WHAT IS BEING ASKED — Look for the string "balt" in the data below, and copy each line that holds it.

DATA —
=======

Context: an optimization exercise on an open-source flow, tuned for small area, a short achievable clock period and few clock cycles per item. The choices shown serve that exercise and are no tape-out recipe. In this exercise RTL edits were held to simulation tests only and were not proved equivalent to the original.

==> job 9080: inputs <==
==> flow/design.v <==
`default_nettype none
module cnn_top (
    input  logic              clk,
    input  logic              rst,
    input  logic              load_en,
    input  logic [6:0]        load_addr,
    input  logic signed [7:0] load_data,
    input  logic              start,
    input  logic [1:0]        class_sel,
    output logic signed [7:0] score,
    output logic              conv_done,
    output logic              pool_done,
    output logic              dense_done
);
    function automatic logic [15:0] bwrow(input logic [7:0] a, input logic [7:0] b, input integer j);
        logic [15:0] r;
        r = '0;
        for (int i = 0; i < 8; i++)
            if ((i == 7) != (j == 7))
                r[i+j] = ~(a[i] & b[j]);
            else
                r[i+j] = a[i] & b[j];
        bwrow = r;
    endfunction
    logic [7:0]        ring  [0:63];    
    logic [5:0]        off;
    logic signed [7:0] ker   [0:8];
    logic signed [7:0] cbias;
    logic signed [7:0] dw    [0:35];
    logic signed [7:0] dbias [0:3];
    logic       rp;         
    logic       wr_img;
    logic       shift;
    logic [7:0] sdata;
    logic [5:0] wpos;
    assign wr_img = load_en && !load_addr[6];
    assign shift  = rp || (wr_img && load_addr[5:0] == off);
    assign sdata  = rp ? ring[0] : load_data;
    assign wpos   = load_addr[5:0] - off;
    logic [7:0] wlo, whi0, whi1, cy;
    always_comb
    begin
        for (int t = 0; t < 8; t++)
        begin
            wlo[t]  = load_addr[2:0] == 3'(t + 32'(off[2:0]));
            cy[t]   = (t + 32'(off[2:0])) >= 8;
            whi0[t] = load_addr[5:3] == 3'(t + 32'(off[5:3]));
            whi1[t] = load_addr[5:3] == 3'(t + 32'(off[5:3]) + 1);
        end
    end
    logic [63:0] we;
    logic [63:0] hold;
    logic [7:0]  ring_d [0:63];
    always_comb
    begin
        for (int j = 0; j < 64; j++)
        begin
            we[j]   = wr_img && !shift && (wlo[j%8] && (cy[j%8] ? whi1[j/8] : whi0[j/8]));
            hold[j] = !(shift || we[j]);
        end
        for (int j = 0; j < 63; j++)
            ring_d[j] = ({8{shift}} & ring[j+1]) | ({8{we[j]}} & load_data) | ({8{hold[j]}} & ring[j]);
        ring_d[63] = ({8{shift}} & sdata) | ({8{we[63]}} & load_data) | ({8{hold[63]}} & ring[63]);
    end
    always_ff @(posedge clk)
    begin
        for (int j = 0; j < 64; j++)
            ring[j] <= ring_d[j];
    end
    always_ff @(posedge clk)
    begin
        if (rst)
            off <= 6'd0;
        else if (shift)
            off <= off + 6'd1;
    end
    always_ff @(posedge clk)
    begin
        if (load_en)
        begin
            for (int k = 0; k < 9; k++)
                if (load_addr == 7'(64 + k))
                    ker[k] <= load_data;
            if (load_addr == 7'd73)
                cbias <= load_data;
            for (int k = 0; k < 36; k++)
                if (load_addr == 7'(80 + k))
                    dw[k] <= load_data;
            for (int k = 0; k < 4; k++)
                if (load_addr == 7'(116 + k))
                    dbias[k] <= load_data;
        end
    end
    logic sact;       
    logic scomp;      
    logic rdy;        
    logic busy;
    logic done;
    logic v1;         
    logic [5:0] n1;
    logic [18:0]        x1_d, x2_d, x3_d, csum;
    logic [18:0]        x1, x2, x3;
    logic signed [12:0] csh;
    logic signed [7:0]  c8_d;
    logic signed [7:0]  c8;
    logic               v2;
    logic [2:0]         r2, c2;
    always_comb
    begin
        x1_d = 19'(524288 - 3 * 32512);
        for (int j = 0; j < 3; j++)
            for (int b = 0; b < 8; b++)
                x1_d = x1_d + 19'(bwrow(ring[48 + j], ker[j], b));
        x2_d = x1 + 19'(524288 - 3 * 32512);
        for (int j = 0; j < 3; j++)
            for (int b = 0; b < 8; b++)
                x2_d = x2_d + 19'(bwrow(ring[55 + j], ker[3 + j], b));
        x3_d = x2 + 19'(524288 - 2 * 32512);
        for (int j = 0; j < 2; j++)
            for (int b = 0; b < 8; b++)
                x3_d = x3_d + 19'(bwrow(ring[62 + j], ker[6 + j], b));
        csum = x3 + 19'(524288 - 32512) + 19'($signed(cbias));
        for (int b = 0; b < 8; b++)
            csum = csum + 19'(bwrow(ring[63], ker[8], b));
        csh  = csum[18:6];
        c8_d = (csh > 13'sd127) ? 8'sd127 : (csh < -13'sd128) ? -8'sd128 : csh[7:0];
    end
    always_ff @(posedge clk)
    begin
        x1 <= x1_d;
        x2 <= x2_d;
        x3 <= x3_d;
        c8 <= c8_d;
        r2 <= n1[5:3] - 3'd2;
        c2 <= n1[2:0] - 3'd2;
    end
    logic signed [7:0]  pair_lo;
    logic signed [7:0]  pm;
    logic signed [7:0]  rb [0:2];
    logic signed [7:0]  pool;
    logic               v3;
    logic [3:0]         k3;
    logic               kfirst;
    assign pm = (c8 > pair_lo) ? c8 : pair_lo;
    always_ff @(posedge clk)
    begin
        if (v2 && !c2[0])
            pair_lo <= c8;
        if (v2 && c2[0])
        begin
            rb[0] <= pm;
            rb[1] <= rb[0];
            rb[2] <= rb[1];
        end
        if (v2 && c2[0] && r2[0])
        begin
            pool   <= (pm > rb[2]) ? pm : rb[2];
            k3     <= 4'(r2[2:1] * 3 + c2[2:1]);
            kfirst <= r2[2:1] == 2'd0 && c2[2:1] == 2'd0;
        end
    end
    logic        ph;
    logic        mac;
    logic [18:0] acur, aalt, bcur, balt;
    logic [18:0] abase, bbase;
    logic [18:0] anext, bnext;
    logic [7:0]  wa, wb;
    logic [3:0]  kn;
    assign mac = v3 || ph;
    assign kn  = 4'(r2[2:1] * 3 + c2[2:1]);
    always_ff @(posedge clk)
    begin
        if (v2 && c2[0] && r2[0])
        begin
            wa <= dw[kn];
            wb <= dw[9 + 32'(kn)];
        end
        else if (v3)
        begin
            wa <= dw[18 + 32'(k3)];
            wb <= dw[27 + 32'(k3)];
        end
    end
    always_comb
    begin
        abase = kfirst ? 19'($signed(ph ? dbias[2] : dbias[0])) : aalt;
        bbase = kfirst ? 19'($signed(ph ? dbias[3] : dbias[1])) : balt;
        anext = abase + 19'(524288 - 32512);
        bnext = bbase + 19'(524288 - 32512);
        for (int b = 0; b < 8; b++)
        begin
            anext = anext + 19'(bwrow(pool, wa, b));
            bnext = bnext + 19'(bwrow(pool, wb, b));
        end
    end
    always_ff @(posedge clk)
    begin
        if (mac)
        begin
            acur <= anext;
            aalt <= acur;
            bcur <= bnext;
            balt <= bcur;
        end
    end
    logic signed [7:0] score_q [0:3];
    function automatic logic [7:0] sat5(input logic [18:0] a);
        logic signed [13:0] s;
        s = a[18:5];
        sat5 = (s > 14'sd127) ? 8'sd127 : (s < -14'sd128) ? 8'h80 : s[7:0];
    endfunction
    logic fin;    
    assign fin = ph && k3 == 4'd8;
    always_ff @(posedge clk)
    begin
        if (rst)
        begin
            sact  <= 1'b0;
            scomp <= 1'b0;
            rdy   <= 1'b0;
            rp    <= 1'b0;
            busy  <= 1'b0;
            done  <= 1'b0;
            v1    <= 1'b0;
            v2    <= 1'b0;
            v3    <= 1'b0;
            ph    <= 1'b0;
            n1    <= 6'd0;
        end
        else
        begin
            sact <= shift && (off == 6'd0 || sact) && off != 6'd63;
            v1   <= shift && (off == 6'd0 || sact);
            n1   <= off;
            if (load_en && !shift)
            begin
                scomp <= 1'b0;
                rdy   <= 1'b0;
            end
            else if (shift && (off == 6'd0 || sact))
            begin
                scomp <= off == 6'd63;
                rdy   <= 1'b0;
                if (off == 6'd63)
                    rp <= 1'b0;
            end
            else if (shift)
            begin
                scomp <= 1'b0;
                rdy   <= 1'b0;
            end
            else if (fin && scomp)
                rdy <= 1'b1;
            v2 <= v1 && n1[5:4] != 2'b00 && n1[2:1] != 2'b00;
            v3 <= v2 && c2[0] && r2[0];
            ph <= v3;
            if (start && !busy)
            begin
                busy <= 1'b1;
                done <= 1'b0;
                if (!rdy && !scomp)
                    rp <= 1'b1;
            end
            else if (busy && rdy)
            begin
                busy <= 1'b0;
                done <= 1'b1;
            end
        end
    end
    always_ff @(posedge clk)
    begin
        if (busy && rdy && !rst)
        begin
            score_q[0] <= sat5(aalt);
            score_q[2] <= sat5(acur);
            score_q[1] <= sat5(balt);
            score_q[3] <= sat5(bcur);
        end
    end
    assign score      = score_q[class_sel];
    assign conv_done  = done;
    assign pool_done  = done;
    assign dense_done = done;
endmodule
`default_nettype wire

=======

RESPONSE AREA —
    logic [18:0] acur, aalt, bcur, balt;
        bbase = kfirst ? 19'($signed(ph ? dbias[3] : dbias[1])) : balt;
            balt <= bcur;
            score_q[1] <= sat5(balt);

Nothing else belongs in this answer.